À la suite de cette tragédie, la communauté juive s'était émue du relatif silence médiatique et du fait que l'antisémitisme, selon elle au cœur de ce crime, était quasiment occulté. Des intellectuels lui avaient apporté leur soutien, déplorant la lenteur de la Justice et s'étonnant que l'agresseur ne soit pas encore jugé.
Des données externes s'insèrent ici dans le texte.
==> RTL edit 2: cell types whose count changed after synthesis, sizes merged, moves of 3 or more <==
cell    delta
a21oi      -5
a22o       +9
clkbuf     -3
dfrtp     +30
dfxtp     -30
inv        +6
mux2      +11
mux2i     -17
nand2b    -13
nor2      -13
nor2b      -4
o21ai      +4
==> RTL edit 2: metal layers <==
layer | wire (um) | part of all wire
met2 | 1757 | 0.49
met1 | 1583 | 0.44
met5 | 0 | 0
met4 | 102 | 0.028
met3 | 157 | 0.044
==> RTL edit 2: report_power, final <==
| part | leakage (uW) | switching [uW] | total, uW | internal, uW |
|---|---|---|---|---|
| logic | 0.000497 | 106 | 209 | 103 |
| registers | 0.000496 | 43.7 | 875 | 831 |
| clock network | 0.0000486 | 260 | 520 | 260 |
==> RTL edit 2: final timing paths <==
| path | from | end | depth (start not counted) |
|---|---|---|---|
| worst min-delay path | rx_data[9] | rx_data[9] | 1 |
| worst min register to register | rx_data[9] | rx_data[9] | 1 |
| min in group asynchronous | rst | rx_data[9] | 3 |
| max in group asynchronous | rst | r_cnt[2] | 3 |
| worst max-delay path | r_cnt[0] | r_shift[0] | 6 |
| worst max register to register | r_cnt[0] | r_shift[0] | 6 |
## config.mk

```make
export PLATFORM = sky130hd
export DESIGN_NAME = serial_01_tx
export DESIGN_NICKNAME = d
export VERILOG_FILES = /design/src/rtl/serial_01_tx.sv
export SDC_FILE = /design/constraint.sdc
export NUM_CORES = 1
export LEC_CHECK = 0
export ABC_AREA = 1
export CORE_MARGIN = 5
export CORE_UTILIZATION = 53
export CTS_CLUSTER_DIAMETER = 40
export DETAILED_ROUTE_END_ITERATION = 6
export GPL_ROUTABILITY_DRIVEN = 0
export PLACE_DENSITY = 0.92
export SETUP_SLACK_MARGIN = 0.3
export SLEW_MARGIN = 30
export SYNTH_ARGS = -nofsm -noshare
export SYNTH_HDL_FRONTEND = slang
export SYNTH_SLANG_ARGS = --single-unit
```

## constraint.sdc

```tcl
create_clock -name clk -period 2.6 [get_ports clk]
set_clock_uncertainty 0.1 [all_clocks]
set_input_delay 0.39 -clock clk [delete_from_list [all_inputs] [get_ports clk]]
set_output_delay 0.39 -clock clk [all_outputs]
set_load 0.1 [all_outputs]
```

## src/rtl/serial_01_tx.sv

```systemverilog
// Serial transmitter: shifts a WIDTH-bit word out MSB first and counts emitted "01" pairs.
// Optional even-parity trailer bit enabled by defining SERIAL_01_TX_PARITY_EN.
module serial_01_tx #(
    parameter int WIDTH = 8,
    parameter int CW    = 4
) (
    input  logic             clk,
    input  logic             rst,
    input  logic             load,
    input  logic [WIDTH-1:0] din,
    output logic             ready,
    output logic             bit_out,
    output logic             bit_valid,
    output logic             last,
    output logic             done,
    output logic [CW-1:0]    cnt01
);

    localparam int IW = $clog2(WIDTH);
    localparam logic [IW-1:0] LAST_IDX = IW'(WIDTH - 1);

`ifdef SERIAL_01_TX_PARITY_EN
    typedef enum logic [1:0] {IDLE, SHIFT, PAR, DONE} state_t;
`else
    typedef enum logic [1:0] {IDLE, SHIFT, DONE} state_t;
`endif

    state_t           state_reg, state_next;
    logic [WIDTH-1:0] sreg_reg, sreg_next;
    logic [IW-1:0]    idx_reg, idx_next;
    logic             prev_reg, prev_next;
    logic             ready_reg, ready_next;
    logic             bit_out_reg, bit_out_next;
    logic             bit_valid_reg, bit_valid_next;
    logic             last_reg, last_next;
    logic             done_reg, done_next;
    logic [CW-1:0]    cnt_reg, cnt_next;
`ifdef SERIAL_01_TX_PARITY_EN
    logic             par_reg, par_next;
`endif
    logic             start;

    assign ready     = ready_reg;
    assign bit_out   = bit_out_reg;
    assign bit_valid = bit_valid_reg;
    assign last      = last_reg;
    assign done      = done_reg;
    assign cnt01     = cnt_reg;

    // A frame may start from IDLE or directly out of DONE (one-cycle gap).
    assign start = load && ((state_reg == IDLE) || (state_reg == DONE));

    always_ff @(posedge clk) begin
        if (rst) begin
            state_reg     <= IDLE;
            sreg_reg      <= '0;
            idx_reg       <= '0;
            prev_reg      <= 1'b1;
            ready_reg     <= 1'b1;
            bit_out_reg   <= 1'b0;
            bit_valid_reg <= 1'b0;
            last_reg      <= 1'b0;
            done_reg      <= 1'b0;
            cnt_reg       <= '0;
`ifdef SERIAL_01_TX_PARITY_EN
            par_reg       <= 1'b0;
`endif
        end else begin
            state_reg     <= state_next;
            sreg_reg      <= sreg_next;
            idx_reg       <= idx_next;
            prev_reg      <= prev_next;
            ready_reg     <= ready_next;
            bit_out_reg   <= bit_out_next;
            bit_valid_reg <= bit_valid_next;
            last_reg      <= last_next;
            done_reg      <= done_next;
            cnt_reg       <= cnt_next;
`ifdef SERIAL_01_TX_PARITY_EN
            par_reg       <= par_next;
`endif
        end
    end

    // Outputs are registered: each branch computes what is visible in the next cycle.
    always_comb begin
        state_next     = state_reg;
        sreg_next      = sreg_reg;
        idx_next       = idx_reg;
        prev_next      = prev_reg;
        ready_next     = ready_reg;
        bit_out_next   = bit_out_reg;
        bit_valid_next = bit_valid_reg;
        last_next      = last_reg;
        done_next      = done_reg;
        cnt_next       = cnt_reg;
`ifdef SERIAL_01_TX_PARITY_EN
        par_next       = par_reg;
`endif

        case (state_reg)
            IDLE: begin
                done_next = 1'b0;
            end
            SHIFT: begin
                if (idx_reg == LAST_IDX) begin
`ifdef SERIAL_01_TX_PARITY_EN
                    state_next   = PAR;
                    bit_out_next = par_reg;
                    last_next    = 1'b1;
`else
                    state_next     = DONE;
                    bit_valid_next = 1'b0;
                    bit_out_next   = 1'b0;
                    last_next      = 1'b0;
                    done_next      = 1'b1;
                    ready_next     = 1'b1;
`endif
                end else begin
                    bit_out_next = sreg_reg[WIDTH-1];
                    sreg_next    = sreg_reg << 1;
                    idx_next     = IW'(idx_reg + 1'b1);
`ifdef SERIAL_01_TX_PARITY_EN
                    last_next    = 1'b0;
`else
                    last_next    = (IW'(idx_reg + 1'b1) == LAST_IDX);
`endif
                    if (!prev_reg && sreg_reg[WIDTH-1] && (cnt_reg != {CW{1'b1}}))
                        cnt_next = cnt_reg + 1'b1;
                    prev_next = sreg_reg[WIDTH-1];
                end
            end
`ifdef SERIAL_01_TX_PARITY_EN
            PAR: begin
                state_next     = DONE;
                bit_valid_next = 1'b0;
                bit_out_next   = 1'b0;
                last_next      = 1'b0;
                done_next      = 1'b1;
                ready_next     = 1'b1;
            end
`endif
            DONE: begin
                state_next = IDLE;
                done_next  = 1'b0;
            end
            default: begin
                state_next = IDLE;
            end
        endcase

        // First bit goes out immediately; prev is then that bit, so it cannot close a pair.
        if (start) begin
            state_next     = SHIFT;
            ready_next     = 1'b0;
            done_next      = 1'b0;
            bit_valid_next = 1'b1;
            bit_out_next   = din[WIDTH-1];
            sreg_next      = din << 1;
            idx_next       = '0;
            last_next      = 1'b0;
            cnt_next       = '0;
            prev_next      = din[WIDTH-1];
`ifdef SERIAL_01_TX_PARITY_EN
            par_next       = ^din;
`endif
        end
    end

endmodule

```

Yosys cells after proc, flatten, opt, wreduce, memory -nomap -nowiden
Cells that the tools add are included.

cells by class
  eq/ne operators = 9
  multiplexer cells = 20
  bitwise gates (word level) = 2
  reductions and logical operators = 18
  add/subtract/negate cells = 2

operator list
  cell                                            number
  2-to-1 mux 8 bit                                3
  2-to-1 mux 1 bit                                14
  AND reduction 2 bit                             6
  == test 3 bit (second input constant)           2
  != test 2 bit (second input constant)           3
  nonzero test 2 bit                              3
  adder 4 x 1 -> 4 bit (second input constant)    1
  != test 4 bit (second input constant)           1
  case mux 2 bit (2 select lines)                 1
  OR reduction 2 bit                              2
  adder 3 x 1 -> 3 bit (second input constant)    1
  logical AND 1 bit                               3
  != test 3 bit (second input constant)           1
  AND reduction 3 bit                             1
  == test 2 x 1 -> 1 bit (second input constant)  1
  == test 2 bit (second input constant)           1
  logical NOT 2 bit                               1
  2-to-1 mux 2 bit                                1
  inverter 1 bit                                  2
  case mux 1 bit (2 select lines)                 1
  logical NOT 1 bit                               1
  logical OR 1 bit                                1

storage, ports and cells
  register bits = 22
  output and inout port bits = 9

Logic depth before layout (Yosys ltp)
  depth in word-level cells = 5
  gate-level depth with buffers = 7
  gate-level depth less buffers = 7

Worst setup path after synthesis
No wires, ideal clock.

  path type = register -> register
  start point = register cnt_reg[0], in the netlist cnt01[0]
  end point = register cnt_reg[1], in the netlist cnt01[1]
  period minus slack after synthesis = 2000 ps
  stages on the path, launching flop included = 7
  data arrival time = 1782 ps
  slack = 600 ps
  data required time = 2382 ps
  library setup time = 118 ps
  cells stage by stage = dfxtp_1 > ha_1 > nand3_1 > nand2_1 > nor2_4 > o21ai_1 > nor2_1

between the ends
  word-level cells in the longest chain between the ends = 3
  elaborated cells between the ends (all ways) = 4

RTL lines
  element                                                       RTL line  RTL
  start: declaration                                            37        logic [CW-1:0] cnt_reg, cnt_next;
  start signal: assignment                                      78        cnt_reg <= cnt_next;
  branches (longest 3 deep; another with adder 4 x 1 -> 4 bit)  -

Parallel ways; which one is timed is not known.
A chain may end at the register's enable or synchronous reset.

Worst setup path after layout
  start point = register idx_reg[1]
  end point = register sreg_reg[4]

between the ends
  word-level cells in the longest chain between the ends = 3

RTL lines
  element                        RTL line  RTL
  start: declaration             30        logic [IW-1:0] idx_reg, idx_next;
  start signal: assignment       71        idx_reg <= idx_next;
  == test 3 bit                  106       if (idx_reg == LAST_IDX) begin
  != test 2 bit (no line)        -
  AND reduction 2 bit (no line)  -
  end signal: assignment         70        sreg_reg <= sreg_next;
  end: declaration               29        logic [WIDTH-1:0] sreg_reg, sreg_next;

No other way between the ends.

==> impl_metrics.env <==
export IMPL_grt_pass1_wl_mm=3.59
export IMPL_hold_path_startpoint="bit_valid"
export IMPL_fin_crit_sh=0.639
export IMPL_timing_rr_end="sreg_reg[4]"
export IMPL_synth_nets=147
export IMPL_synth_largest_area_cell="dfxtp_1"
export IMPL_hold_end="bit_valid"
export IMPL_post_cts_repair_setup_buffers=0
export IMPL_grt_pass1_vias=891
export IMPL_grt_start_max_net_pins=13
export IMPL_status="completed"
export IMPL_ff2ff_path_depth=7
export IMPL_drive_gt1_frac=0.208
export IMPL_clk_path_buf_depth=2
export IMPL_largest_reg_flops=7
export IMPL_p_leak_nw=0.537
export IMPL_drt_iter0_drc=13
export IMPL_placed_area_um2=1230
export IMPL_cp_data_required_time_ps=2740
export IMPL_cts_hold_buf=0
export IMPL_cts_tree="built"
export IMPL_vias=904
export IMPL_max_cap_violations=0
export IMPL_synthDistinctLibCells=21
export IMPL_first_pass_iters=4
export IMPL_drcViolationCount=0
export IMPL_cts_root_buf="clkbuf_4"
export IMPL_diodes=0
export IMPL_layout_min_cycle_time_ps=1660
export IMPL_htree_levels=1
export IMPL_r2r_start="idx_reg[1]"
export IMPL_finalHoldViolations=0
export IMPL_path_clk_slew_ps=120
export IMPL_synth_area_um2=1040
export IMPL_ios=20
export IMPL_fillCellCount=169
export IMPL_port_buffers=19
export IMPL_routed_via_density=4.99
export IMPL_utilization=0.664
export IMPL_start_util=0.545
export IMPL_synth_area_per_cell_um2=7.85
export IMPL_ctsResizeCount=0
export IMPL_regArea_um2=440
export IMPL_insertion_delay_ps=300
export IMPL_nets=170
export IMPL_ant_nets=0
export IMPL_cts_buffers=3
export IMPL_worstPathArrival_ps=1800
export IMPL_min_path_cells=2
export IMPL_tns_ps=0
export IMPL_slew_headroom=0.756
export IMPL_cts_sinks=22
export IMPL_core_area_um2=1900
export IMPL_final_cell_mix="nand2_1, dfxtp_1, clkdlybuf4s50_1, buf_4"
export IMPL_setup_viol=0
export IMPL_holdWs_ps=372
export IMPL_synthCells=132
export IMPL_fmaxAchievable_ghz=0.602
export IMPL_ir_drop_v=0.000433
export IMPL_r2r_slack_ps=940
export IMPL_dp_hpwl_mm=1.58
export IMPL_dieArea_um2=2940
export IMPL_netlist_top_cells_area="dfxtp_1, nand2_1, a21oi_2"
export IMPL_rsz0062_at_grt="no"
export IMPL_multiInputGateArea_um2=534
export IMPL_area_growth_pct=21.9
export IMPL_track_usage=0.170
export IMPL_yosysTopAreaCellShare=0.425
export IMPL_cp_start_kind="flop"
export IMPL_ys_ff_latch=22
export IMPL_final_common_cell="nand2_1"
export IMPL_tightest_slew_ps=365
export IMPL_rows=16
export IMPL_fp_dieH_um=54.2
export IMPL_ys_seq_area_frac=0.425
export IMPL_overflow=0
export IMPL_wire_per_inst_um=11.3
export IMPL_finalWirelength_mm=2.04
export IMPL_setup_worst_path_class="flop to flop"
export IMPL_slew_viol_final=0
export IMPL_endpoint_kind="flop"
export IMPL_antenna_found_initial=0
export IMPL_synth_warnings=0
export IMPL_finalInstanceArea_um2=1260
export IMPL_min_path_type="flop to flop"
export IMPL_crit_fanout=9
export IMPL_die_w_um=54.2
export IMPL_cellPowerDensity_nw_per_um2=534
[final cells by class]
class | instances | area share
timing repair buffer | 20 | 0.139
inverter | 10 | 0.0337
sequential | 22 | 0.349
clock buffer | 4 | 0.0287
tap | 27 | 0.0268
multi-input combinational | 98 | 0.423
[per-stage QoR]
| stage | total power [mW] | instances | setup WS [ps] |
|---|---|---|---|
| 2_1_floorplan | 0.464 | 132 | 600 |
| 6_report | 0.674 | 181 | 938 |
| 4_1_cts | 0.680 | 181 | 934 |
| 5_1_grt | 0.707 | 181 | 823 |
| 3_3_place_gp | 0.494 | 177 | 852 |
| 3_5_place_dp | 0.498 | 177 | 783 |
[cell usage after synthesis, drive strengths merged]
| master | count |
|---|---|
| a21oi | 15 |
| nand2 | 52 |
| nand4 | 1 |
| o21ai | 6 |
| dfxtp | 22 |
| nor2 | 10 |
| inv | 9 |
| clkinv | 1 |
| clkbuf | 1 |
| buf | 1 |
| nand3 | 7 |
| ha | 4 |
| nor3 | 1 |
| nand3b | 1 |
| xor2 | 1 |
[how the worst max path moves through the flow]
stage | slack [ps] | start | endpoint | depth (start not counted)
finish | 940 | idx_reg[1] | sreg_reg[4] | 7
global route | 820 | idx_reg[1] | sreg_reg[4] | 7
CTS | 930 | idx_reg[1] | sreg_reg[4] | 7
detailed placement | 780 | load | sreg_reg[4] | 7
global placement | 850 | load | sreg_reg[3] | 7
floorplan | 600 | cnt01[0] | cnt01[1] | 6
[critical path: stages (launching register included)]
cell and delay (ps):
dfxtp_1 400, ha_1 170, ha_1 240, nand3b_4 230, nand2_4 100, inv_2 150
nand2_1 80, a21oi_2 130
[logic make-up (layout without fill, tap and decap cells)]
| kind of cell | Yosys count | count (layout) | synth area share |
|---|---|---|---|
| buf+inv | 12 | 34 | 0.0592 |
| simple gates | 72 | 72 | 0.325 |
| fa+ha+maj | 4 | 4 | 0.0483 |
| flops | 22 | 22 | 0.425 |
| xor+xnor | 1 | 1 | 0.00846 |
| compound gates | 21 | 21 | 0.134 |
[power breakdown]
part | switching (mW) | total (mW) | internal (mW)
registers | 0.0115 | 0.364 | 0.352
clock network | 0.0987 | 0.184 | 0.0854
logic | 0.0840 | 0.127 | 0.0427
total | 0.194 | 0.674 | 0.480
[routing by layer]
metal | GRT usage | up-vias | wire length [um]
met1 | 0.187 | 410 | 904
met5 | 0 | - | 0
met4 | 0.108 | 0 | 44
met3 | 0.0300 | 6 | 95
met2 | 0.297 | 22 | 997
li1 | - | 466 | -
No activity file was read; power rests on OpenSTA's default activity.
Tout en partageant leur émotion, je ne pouvais valider leur ignorance puisque, une information ayant été ouverte pour homicide volontaire et Kobili Traoré mis en examen et incarcéré depuis la mi-juillet, il convenait d'attendre le rapport d'expertise psychiatrique - obligatoire en matière criminelle - qui indiquerait le degré de responsabilité de ce dernier, d'autant plus qu'il avait été interné d'office après son interpellation. Il n'y avait donc nul atermoiement ou processus dilatoire, même si on pouvait discuter, alors, l'absence de la circonstance aggravante d'antisémitisme dans l'incrimination.

Au bout de cinq mois, le rapport de Daniel Zagury, expert dont personne ne discute la science, l'expérience, la finesse, la liberté et l'honnêteté, vient d'être remis au magistrat instructeur. Il semble répondre de manière convaincante aux interrogations légitimes et inévitables sur l'état mental de Kobili Traoré au moment de la commission de son acte. D'autant plus qu'après avoir laissé planer le doute, il ne semble pas qu'une demande de contre-expertise va être déposée par les conseils de la famille Halimi. Elle aurait été, au demeurant, tactiquement dangereuse.

Daniel Zagury conclut que la responsabilité pénale du mis en examen n'est pas abolie mais seulement altérée. Par conséquent, il pourra être jugé par une cour d'assises. L'expert, dans son analyse, évoque "une bouffée délirante aiguë... induite par l'augmentation de la consommation de cannabis - dix à quinze joints par jour".

J'incline à croire que cette responsabilité seulement partielle mais cependant indiscutable va soulager ceux qui pouvaient craindre une conclusion d'irresponsabilité empêchant toute comparution.

Cependant, un autre point capital a été abordé par Daniel Zagury. Celui de l'antisémitisme de Traoré. Pour l'expert, il est rare qu'un acte soit à la fois délirant et antisémite. "Sans qu'il lui appartienne de se prononcer sur la qualification d'une infraction", son analyse s'efforce de relever la part du délire diabolique - la croyance folle en un diable et à son incarnation - dans l'inspiration décisive du crime, ou celle de la haine antisémite.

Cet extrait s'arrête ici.